Non inglese, Marco, non inglese.

Y eso fue todo el inglés. Un brusco final; una áspera despedida definitiva de su idioma materno. Ermanno se sentó a un lado de la mesa y Marco al otro y, a las ocho y media en punto, ambos pasaron a la primera página de la primera lección. Marco leyó el primer diálogo en italiano y Ermanno hizo amablemente las correcciones aunque se quedó muy impresionado de la preparación de su alumno. Se había aprendido totalmente de memoria el vocabulario, pero el acento se tenía que trabajar.
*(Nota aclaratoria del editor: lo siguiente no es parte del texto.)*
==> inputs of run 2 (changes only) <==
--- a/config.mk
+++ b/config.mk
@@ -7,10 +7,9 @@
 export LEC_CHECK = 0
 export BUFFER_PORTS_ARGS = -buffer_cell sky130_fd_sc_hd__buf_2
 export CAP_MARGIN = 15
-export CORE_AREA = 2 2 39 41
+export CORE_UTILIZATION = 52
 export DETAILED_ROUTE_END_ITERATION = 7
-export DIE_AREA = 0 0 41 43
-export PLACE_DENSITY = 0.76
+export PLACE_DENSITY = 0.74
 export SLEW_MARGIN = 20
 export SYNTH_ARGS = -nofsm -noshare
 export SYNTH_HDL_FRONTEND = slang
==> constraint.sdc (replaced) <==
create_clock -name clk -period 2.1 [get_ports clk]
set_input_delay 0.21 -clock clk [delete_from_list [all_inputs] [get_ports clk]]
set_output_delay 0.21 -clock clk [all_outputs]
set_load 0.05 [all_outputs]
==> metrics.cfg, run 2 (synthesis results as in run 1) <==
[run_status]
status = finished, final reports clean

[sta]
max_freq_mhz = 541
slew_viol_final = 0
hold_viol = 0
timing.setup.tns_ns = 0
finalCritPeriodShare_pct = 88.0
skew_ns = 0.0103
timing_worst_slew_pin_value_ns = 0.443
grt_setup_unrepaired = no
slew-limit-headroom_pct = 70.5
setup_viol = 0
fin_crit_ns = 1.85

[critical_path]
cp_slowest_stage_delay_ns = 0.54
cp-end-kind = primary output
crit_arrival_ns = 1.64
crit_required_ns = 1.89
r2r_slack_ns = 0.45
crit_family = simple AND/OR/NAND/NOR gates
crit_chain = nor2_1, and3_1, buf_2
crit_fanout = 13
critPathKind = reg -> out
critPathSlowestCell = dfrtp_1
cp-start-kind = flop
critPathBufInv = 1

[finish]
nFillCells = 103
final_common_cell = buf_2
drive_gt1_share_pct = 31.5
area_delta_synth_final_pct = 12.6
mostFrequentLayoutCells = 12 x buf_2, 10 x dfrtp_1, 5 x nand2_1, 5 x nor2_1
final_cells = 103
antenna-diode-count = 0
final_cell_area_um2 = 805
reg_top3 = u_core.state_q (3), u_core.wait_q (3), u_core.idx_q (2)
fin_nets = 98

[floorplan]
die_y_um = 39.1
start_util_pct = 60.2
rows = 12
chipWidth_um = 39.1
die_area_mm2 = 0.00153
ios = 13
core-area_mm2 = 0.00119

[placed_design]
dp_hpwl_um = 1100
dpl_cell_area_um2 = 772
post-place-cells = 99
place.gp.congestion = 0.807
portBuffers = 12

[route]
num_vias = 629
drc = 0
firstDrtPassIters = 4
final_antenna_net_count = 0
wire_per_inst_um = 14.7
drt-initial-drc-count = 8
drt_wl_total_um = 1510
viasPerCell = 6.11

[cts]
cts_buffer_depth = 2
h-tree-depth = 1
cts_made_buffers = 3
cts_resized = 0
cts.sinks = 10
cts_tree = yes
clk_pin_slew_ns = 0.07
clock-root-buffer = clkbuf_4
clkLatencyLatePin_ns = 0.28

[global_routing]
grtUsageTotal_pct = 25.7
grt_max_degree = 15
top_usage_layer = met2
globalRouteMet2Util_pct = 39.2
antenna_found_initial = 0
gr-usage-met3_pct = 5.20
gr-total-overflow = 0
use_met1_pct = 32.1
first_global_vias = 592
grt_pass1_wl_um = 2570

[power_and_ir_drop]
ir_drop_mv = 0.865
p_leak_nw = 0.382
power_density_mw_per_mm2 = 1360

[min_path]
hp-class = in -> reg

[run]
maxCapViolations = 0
[src/rtl/memory_pkg.sv]
// Shared memory-side types: arbiter state/owner encodings and the registered
// bus request bundle driven toward the bridge.
package memory_pkg;

  typedef enum logic [1:0] {
    IDLE,
    REQ,
    WAIT,
    RESP
  } arb_state_t;

  typedef enum logic [1:0] {
    NONE,
    INST,
    DATA
  } arb_owner_t;

  typedef struct packed {
    logic        write;
    logic [31:0] addr;
    logic [2:0]  size;
    logic [3:0]  strobe;
    logic [31:0] wdata;
  } bus_req_t;

  localparam logic [2:0] SIZE_WORD = 3'd2;

  // Fetches are always full-word reads with the write fields cleared.
  function automatic bus_req_t inst_req(input logic [31:0] addr);
    bus_req_t r;
    r      = '0;
    r.addr = addr;
    r.size = SIZE_WORD;
    return r;
  endfunction

endpackage

[src/rtl/mem_bus_arbiter_pick.sv]
// Combinational winner selection: data by default, instruction when data is
// absent or the starvation limit has been reached; flushed fetches never win.
module arb_pick (
  input  logic ireq_valid,
  input  logic iflush,
  input  logic dreq_valid,
  input  logic starved,
  output logic grant_inst,
  output logic grant_data
);

  logic inst_live;

  always_comb begin
    inst_live  = ireq_valid && !iflush;
    grant_inst = inst_live && (!dreq_valid || starved);
    grant_data = dreq_valid && !grant_inst;
  end

endmodule

[src/rtl/mem_bus_arbiter.sv]
// Shares the uncached memory bus between fetch and memory stages: one
// registered transaction at a time, with bounded starvation of fetches.
module mem_bus_arbiter
  import memory_pkg::*;
#(
  parameter int unsigned STARVE_LIMIT = 4
) (
  input  logic        clk,
  input  logic        resetn,
  input  logic        ireq_valid,
  input  logic [31:0] ireq_addr,
  input  logic        iflush,
  output logic        iresp_data_ok,
  output logic [31:0] iresp_data,
  input  logic        dreq_valid,
  input  logic        dreq_write,
  input  logic [31:0] dreq_addr,
  input  logic [2:0]  dreq_size,
  input  logic [3:0]  dreq_strobe,
  input  logic [31:0] dreq_data,
  output logic        dresp_data_ok,
  output logic [31:0] dresp_data,
  output logic        bus_valid,
  output logic        bus_write,
  output logic [31:0] bus_addr,
  output logic [2:0]  bus_size,
  output logic [3:0]  bus_strobe,
  output logic [31:0] bus_wdata,
  input  logic        bus_ready,
  input  logic        bus_okay,
  input  logic [31:0] bus_rdata
);

  arb_state_t  state, state_nx;
  arb_owner_t  owner;
  logic        cancel;
  logic [3:0]  starve_cnt;
  bus_req_t    bus_q;
  logic [31:0] resp_q;
  logic        starved;
  logic        grant_inst, grant_data;
  logic        bus_done;

  assign starved = (starve_cnt == 4'(STARVE_LIMIT));

  arb_pick u_pick (
    .ireq_valid (ireq_valid),
    .iflush     (iflush),
    .dreq_valid (dreq_valid),
    .starved    (starved),
    .grant_inst (grant_inst),
    .grant_data (grant_data)
  );

  always_comb begin
    state_nx      = state;
    bus_done      = 1'b0;
    bus_valid     = 1'b0;
    iresp_data_ok = 1'b0;
    dresp_data_ok = 1'b0;
    unique case (state)
      IDLE: if (grant_inst || grant_data) state_nx = REQ;
      REQ: begin
        bus_valid = 1'b1;
        if (bus_ready) begin
          bus_done = bus_okay;
          state_nx = bus_okay ? RESP : WAIT;
        end
      end
      WAIT: if (bus_okay) begin
        bus_done = 1'b1;
        state_nx = RESP;
      end
      RESP: begin
        // A flush arriving in the response cycle still kills the fetch pulse.
        iresp_data_ok = (owner == INST) && !cancel && !iflush;
        dresp_data_ok = (owner == DATA);
        state_nx      = IDLE;
      end
      default: state_nx = IDLE;
    endcase
  end

  always_ff @(posedge clk or negedge resetn) begin
    if (!resetn) begin
      state      <= IDLE;
      owner      <= NONE;
      cancel     <= 1'b0;
      starve_cnt <= '0;
      bus_q      <= '0;
      resp_q     <= '0;
    end else begin
      state <= state_nx;
      unique case (state)
        IDLE: begin
          if (grant_inst) begin
            owner      <= INST;
            bus_q      <= inst_req(ireq_addr);
            starve_cnt <= '0;
          end else if (grant_data) begin
            owner <= DATA;
            bus_q <= '{write: dreq_write, addr: dreq_addr, size: dreq_size,
                       strobe: dreq_strobe, wdata: dreq_data};
            if (ireq_valid && !iflush && starve_cnt != 4'hF)
              starve_cnt <= starve_cnt + 4'd1;
          end
          if (!ireq_valid) starve_cnt <= '0;
        end
        REQ, WAIT: begin
          if (owner == INST && iflush) cancel <= 1'b1;
          if (bus_done) resp_q <= bus_rdata;
        end
        RESP: begin
          owner  <= NONE;
          cancel <= 1'b0;
        end
        default: ;
      endcase
    end
  end

  assign bus_write  = bus_q.write;
  assign bus_addr   = bus_q.addr;
  assign bus_size   = bus_q.size;
  assign bus_strobe = bus_q.strobe;
  assign bus_wdata  = bus_q.wdata;
  assign iresp_data = resp_q;
  assign dresp_data = resp_q;

endmodule

[config.mk]
export PLATFORM = sky130hd
export DESIGN_NAME = mem_bus_arbiter
export DESIGN_NICKNAME = d
export VERILOG_FILES = /design/src/rtl/memory_pkg.sv /design/src/rtl/mem_bus_arbiter_pick.sv /design/src/rtl/mem_bus_arbiter.sv
export SDC_FILE = /design/constraint.sdc
export NUM_CORES = 1
export LEC_CHECK = 0
export CAP_MARGIN = 20
export CORE_UTILIZATION = 41
export DETAILED_ROUTE_END_ITERATION = 12
export PLACE_DENSITY = 0.86
export SLEW_MARGIN = 20
export SYNTH_ARGS = -nofsm -noshare
export SYNTH_HDL_FRONTEND = slang
export SYNTH_SLANG_ARGS = --single-unit
export TNS_END_PERCENT = 50
[constraint.sdc]
create_clock -name clk -period 3.9 [get_ports clk]
set_clock_uncertainty 0.2 [all_clocks]
set_input_delay 0.39 -clock clk [delete_from_list [all_inputs] [get_ports clk]]
set_output_delay 0.39 -clock clk [all_outputs]
set_load 0.03 [all_outputs]
==> out/metrics.yaml, run 1 <==
grt_pass1_vias: 4308
dr_total_vias: 4128
fin_crit_sh_pct: 71.86
cp-startpoint: "state[0]"
grt_pass1_wl_mm: 22.51
fillCellCount: 823
grt_setup_unrepaired: "no"
fin_ws_ns: 1.097
diodes: 0
synth_top_area_share_pct: 58.40
arrival_ns: 2.94
via_per_inst: 5.059
r2r-end: "bus_wdata[25]"
worst_slew_pin_slew_ns: 0.9836
wirelength_mm: 13.96
worstSetupStartpointType: "flop"
ios: 282
maxCapViolations: 0
syn_nets: 557
fp.dieW_um: 110.7
crit_chain: "inv_1, ha_1, nand2_1, a21oi_4, buf_4, a22o_1"
ys_warn_count: 0
slew_violations: 0
async_flop_share_pct: 100.0
r2r_cells: 6
fmaxAchievable_ghz: 0.3568
hold_class: "reg2reg"
synth_flop_cell: "dfrtp_1"
syn2layout_area_growth_pct: 67.55
drt_iter0_drc: 174
final_nets: 810
setup_tns_ns: 0
synth_cells: 407
ys_ff_latch: 113
grt_max_degree: 61
dp_hpwl_mm: 10.42
cts_buffer_depth: 2
route.met3.wl_mm: 1.165
die_height_um: 110.7
hold_depth: 2
insertion_delay_ns: 0.40
dp_slack_ns: 1.067
netlist_top_cells_count: "dfrtp_1 (113), nand2_1 (75), a22o_1 (41)"
synth_most_common_cell: "dfrtp_1"
synth_area_leaders: "dfrtp_1 (58%), mux2_2 (7.4%), a22o_1 (7.4%)"
p_leak_nw: 3.535
core-area_um2: 11470
route.detailed.drc: 0
cts_tree: "done"
grt_overflow_total: 0
dieArea_um2: 12250
cellPowerDensity_nw_per_um2: 934.3
cts-resized-gates: 0
outcome: "completed"
htreeDepth: 4
cts_inserted_buffers: 17
fin_crit_ns: 2.803
drt_first_pass_iters: 4
setup_violations: 0
critPathCaptureType: "flop"
synth_edf_count: 0
irDropWorstVdd_mv: 0.7145
gr-usage-all-layers_pct: 23.57
syn_area_um2: 4842
syn_avg_cell_area_um2: 11.90
portBuffers: 281
clkSlewWorstSetupHoldPaths_ns: 0.05
synth_top_area_cell: "dfrtp_1"
grt_antenna_before_repair: 0
post_cts.repair.setup_buffers: 0
rr_startpoint: "state[0]"
reg2reg_slack_ns: 1.10
rows: 39
crit_fanout: 37
final-seq-area_um2: 2828
synth.distinct_cells: 33
cts_hold_buf: 1
route.met2.wl_mm: 7.394
crit_type: "reg2reg"
cp.required_ns: 4.03
top_layer: "met4"
crit_path_end: "bus_wdata[25]"
ys_seq_area_share_pct: 58.40
start_util_pct: 42.23
wl_met1_mm: 5.091
multi_input_area_um2: 1642
cpPeakStageDelay_ns: 0.73
avgRoutedWirePerCell_um: 17.11
postRouteAntennaNets: 0
slowest_stage: "a21oi_4"
slew-limit-headroom_pct: 34.43
clock-root-buffer: "clkbuf_16"
clock_sinks: 113
place_congestion: 0.8222
finalHoldViolations: 0
utilization_pct: 70.75
drive_gt1_share_pct: 11.44
-- worst max-delay path, delay by kind of cell (launching register included) --
kind            cells  cell delay, ns
simple gates        1            0.16
buf+inv             2            0.59
flops               1            0.41
compound gates      2            0.93
fa+ha+maj           1            0.43
-- state kept, by name (all words and copies together), names as in the netlist --
| name | cells |
|---|---|
| bus_addr | 32 |
| bus_wdata | 32 |
| dresp_data | 32 |
| bus_strobe | 4 |
| starve_cnt | 4 |
| bus_size | 3 |
| owner | 2 |
| state | 2 |
| bus_write | 1 |
| cancel | 1 |
-- stage by stage --
stage	power, mW	hold WS [ns]	instances	cell area (um^2)
floorplan	4.573	-0.1056	407	4842
global placement	6.068	0.2206	783	7541
detailed placement	6.168	0.2364	783	7541
CTS	7.653	0.2672	816	8113
global route	7.944	0.2799	816	8113
finish	7.580	0.2591	816	8113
Una hora más tarde, Ermanno empezó a señalar distintos objetos de la habitación —alfombra, libro, revista, silla, quilt, cortinas, radio, suelo, pared, mochila— y Marco contestó con soltura. Con un acento cada vez más perfecto, soltó toda la lista de las expresiones de cortesía —buenos días, cómo está usted, muy bien, gracias, por favor, hasta luego, adiós, buenas noches— y treinta más. Recitó los días de la semana y los meses del año. La lección terminó al cabo de sólo dos horas y Ermanno preguntó si necesitaba un descanso.

—No.

Pasaron a la segunda lección, con otra página de vocabulario que Marco ya dominaba, y otros ejemplos de diálogo que éste pronunció de maravilla.

—Has estudiado mucho —murmuró Ermanno en inglés.
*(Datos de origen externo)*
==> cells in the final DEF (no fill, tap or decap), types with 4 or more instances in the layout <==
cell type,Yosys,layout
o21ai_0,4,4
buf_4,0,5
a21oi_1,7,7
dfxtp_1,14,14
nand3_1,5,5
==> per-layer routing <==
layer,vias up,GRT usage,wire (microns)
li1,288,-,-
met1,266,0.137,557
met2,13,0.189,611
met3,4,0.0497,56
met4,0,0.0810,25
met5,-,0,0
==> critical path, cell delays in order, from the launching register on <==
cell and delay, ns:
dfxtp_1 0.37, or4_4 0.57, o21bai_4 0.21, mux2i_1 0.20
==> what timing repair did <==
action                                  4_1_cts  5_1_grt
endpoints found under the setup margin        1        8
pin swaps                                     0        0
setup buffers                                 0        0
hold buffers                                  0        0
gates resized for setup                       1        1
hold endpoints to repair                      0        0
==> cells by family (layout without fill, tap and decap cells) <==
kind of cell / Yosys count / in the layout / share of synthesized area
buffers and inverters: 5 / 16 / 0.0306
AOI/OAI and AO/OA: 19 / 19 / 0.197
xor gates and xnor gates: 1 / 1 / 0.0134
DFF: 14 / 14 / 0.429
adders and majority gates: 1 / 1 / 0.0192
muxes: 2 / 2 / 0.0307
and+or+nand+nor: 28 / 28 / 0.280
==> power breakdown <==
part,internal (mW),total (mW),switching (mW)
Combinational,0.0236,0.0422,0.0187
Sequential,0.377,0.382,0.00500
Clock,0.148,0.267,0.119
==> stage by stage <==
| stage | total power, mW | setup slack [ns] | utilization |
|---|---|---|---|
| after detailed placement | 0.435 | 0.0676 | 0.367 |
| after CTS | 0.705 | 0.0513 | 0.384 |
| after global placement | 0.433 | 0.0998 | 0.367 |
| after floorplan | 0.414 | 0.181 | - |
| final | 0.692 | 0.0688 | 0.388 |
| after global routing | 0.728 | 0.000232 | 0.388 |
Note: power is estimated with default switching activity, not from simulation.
--- src/rtl/if_stage_pkg.sv ---
// Shared fetch/decode pipeline definitions.
// Widths, reset defaults and the fetch-to-decode payload.
package if_stage_pkg;

    localparam int XLEN = 32;

    localparam logic [XLEN-1:0] RESET_PC_DEF = 32'h8000_0000;
    localparam logic [XLEN-1:0] NOP_INSTR    = 32'h0000_0013;

    typedef struct packed {
        logic [XLEN-1:0] instr;
        logic [XLEN-1:0] pc;
    } if_id_t;

    typedef enum logic [1:0] {
        ST_BOOT,
        ST_RUN,
        ST_HALTED
    } fetch_state_e;

endpackage

--- src/rtl/if_stage_fetch_fifo.sv ---
// Small synchronous FIFO buffering fetched {instr, pc} pairs.
// Flush empties it in one cycle; head is read combinationally.
import if_stage_pkg::*;

module fetch_fifo #(
    parameter  int DEPTH = 2,
    localparam int AW    = $clog2(DEPTH)
) (
    input  logic          clk_i,
    input  logic          rst_i,
    input  logic          flush_i,
    input  logic          push_i,
    input  logic          pop_i,
    input  if_id_t        data_i,
    output if_id_t        head_o,
    output logic [AW:0]   count_o
);

    logic [AW-1:0] wr_q, wr_d;
    logic [AW-1:0] rd_q, rd_d;
    logic [AW:0]   cnt_q, cnt_d;
    if_id_t        mem_q [DEPTH];
    logic          push_ok;
    logic          pop_ok;

    assign pop_ok  = pop_i & (cnt_q != '0);
    assign push_ok = push_i & ((cnt_q != (AW+1)'(DEPTH)) | pop_ok);
    assign head_o  = mem_q[rd_q];
    assign count_o = cnt_q;

    // Pointer and occupancy next-state; flush wins over push/pop.
    always_comb begin
        wr_d  = wr_q;
        rd_d  = rd_q;
        cnt_d = cnt_q;
        if (flush_i) begin
            wr_d  = '0;
            rd_d  = '0;
            cnt_d = '0;
        end else begin
            if (push_ok) wr_d = wr_q + 1'b1;
            if (pop_ok)  rd_d = rd_q + 1'b1;
            unique case ({push_ok, pop_ok})
                2'b10:   cnt_d = cnt_q + 1'b1;
                2'b01:   cnt_d = cnt_q - 1'b1;
                default: cnt_d = cnt_q;
            endcase
        end
    end

    // Storage and pointer registers.
    always_ff @(posedge clk_i or posedge rst_i) begin
        if (rst_i) begin
            wr_q  <= '0;
            rd_q  <= '0;
            cnt_q <= '0;
            for (int i = 0; i < DEPTH; i++) mem_q[i] <= '0;
        end else begin
            wr_q  <= wr_d;
            rd_q  <= rd_d;
            cnt_q <= cnt_d;
            if (push_ok && !flush_i) mem_q[wr_q] <= data_i;
        end
    end

endmodule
Non inglese, Ermanno, non inglese —lo corrigió Marco.

El juego ya estaba en marcha: quién podía ser más aplicado. Al mediodía, el profesor ya estaba agotado y necesitaba un descanso, por lo que ambos suspiraron de alivio al oír una llamada a la puerta y la voz de Luigi en el rellano. Éste entró y los vio a los dos inclinados sobre la mesita atestada de papeles como si se hubieran pasado varias horas echando pulsos.
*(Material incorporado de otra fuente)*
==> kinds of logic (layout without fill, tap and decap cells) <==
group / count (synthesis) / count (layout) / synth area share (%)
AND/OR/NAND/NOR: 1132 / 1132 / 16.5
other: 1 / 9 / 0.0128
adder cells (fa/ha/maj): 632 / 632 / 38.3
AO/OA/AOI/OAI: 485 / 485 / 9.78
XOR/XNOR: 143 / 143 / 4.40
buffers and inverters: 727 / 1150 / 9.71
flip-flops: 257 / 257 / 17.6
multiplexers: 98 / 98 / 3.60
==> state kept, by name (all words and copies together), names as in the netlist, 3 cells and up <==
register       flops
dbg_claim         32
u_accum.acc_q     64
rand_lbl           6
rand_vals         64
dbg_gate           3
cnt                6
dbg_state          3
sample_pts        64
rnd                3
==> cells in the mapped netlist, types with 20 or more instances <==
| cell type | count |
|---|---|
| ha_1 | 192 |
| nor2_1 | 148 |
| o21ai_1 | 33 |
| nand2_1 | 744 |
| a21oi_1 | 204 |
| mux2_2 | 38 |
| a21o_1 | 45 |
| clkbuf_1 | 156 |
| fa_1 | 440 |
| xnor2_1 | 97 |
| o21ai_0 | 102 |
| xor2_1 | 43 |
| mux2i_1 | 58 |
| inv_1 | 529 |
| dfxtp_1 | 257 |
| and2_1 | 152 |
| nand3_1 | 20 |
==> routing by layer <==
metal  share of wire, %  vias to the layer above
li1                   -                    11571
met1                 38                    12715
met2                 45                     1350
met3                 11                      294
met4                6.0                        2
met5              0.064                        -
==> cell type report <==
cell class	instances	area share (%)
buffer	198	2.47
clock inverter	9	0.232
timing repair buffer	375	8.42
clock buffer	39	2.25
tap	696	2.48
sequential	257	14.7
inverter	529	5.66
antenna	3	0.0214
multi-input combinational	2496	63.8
Come va? —preguntó Luigi. ¿Cómo va?

Ermanno le miró con expresión cansada y contestó:

Molto intenso.

Vorrei pranzare —anunció Marco, levantándose muy despacio. Quisiera almorzar.

Marco esperaba disfrutar de un agradable almuerzo con un poco de inglés intercalado para facilitar las cosas y tal vez para aliviar la tensión mental de intentar traducir todas las palabras que oía. Sin embargo, después del brillante resumen de la sesión matinal que le había facilitado Ermanno, Luigi experimentó el impulso de seguir con la inmersión durante la comida o, por lo menos, la primera parte de ella. En el menú no había ni una sola palabra en inglés, por lo que, tras haberle explicado Luigi todos los platos en un incomprensible italiano, Marco levantó las manos diciendo:

—Se acabó. Me voy a pasar la siguiente hora sin hablar ni escuchar italiano.

—¿Y tu almuerzo?

—Me comeré el tuyo.

Tomó un sorbo de vino y procuró relajarse.

—Muy bien pues. Supongo que nos las podremos arreglar con el inglés durante una hora.

Grazie —dijo Marco sin poder contenerse.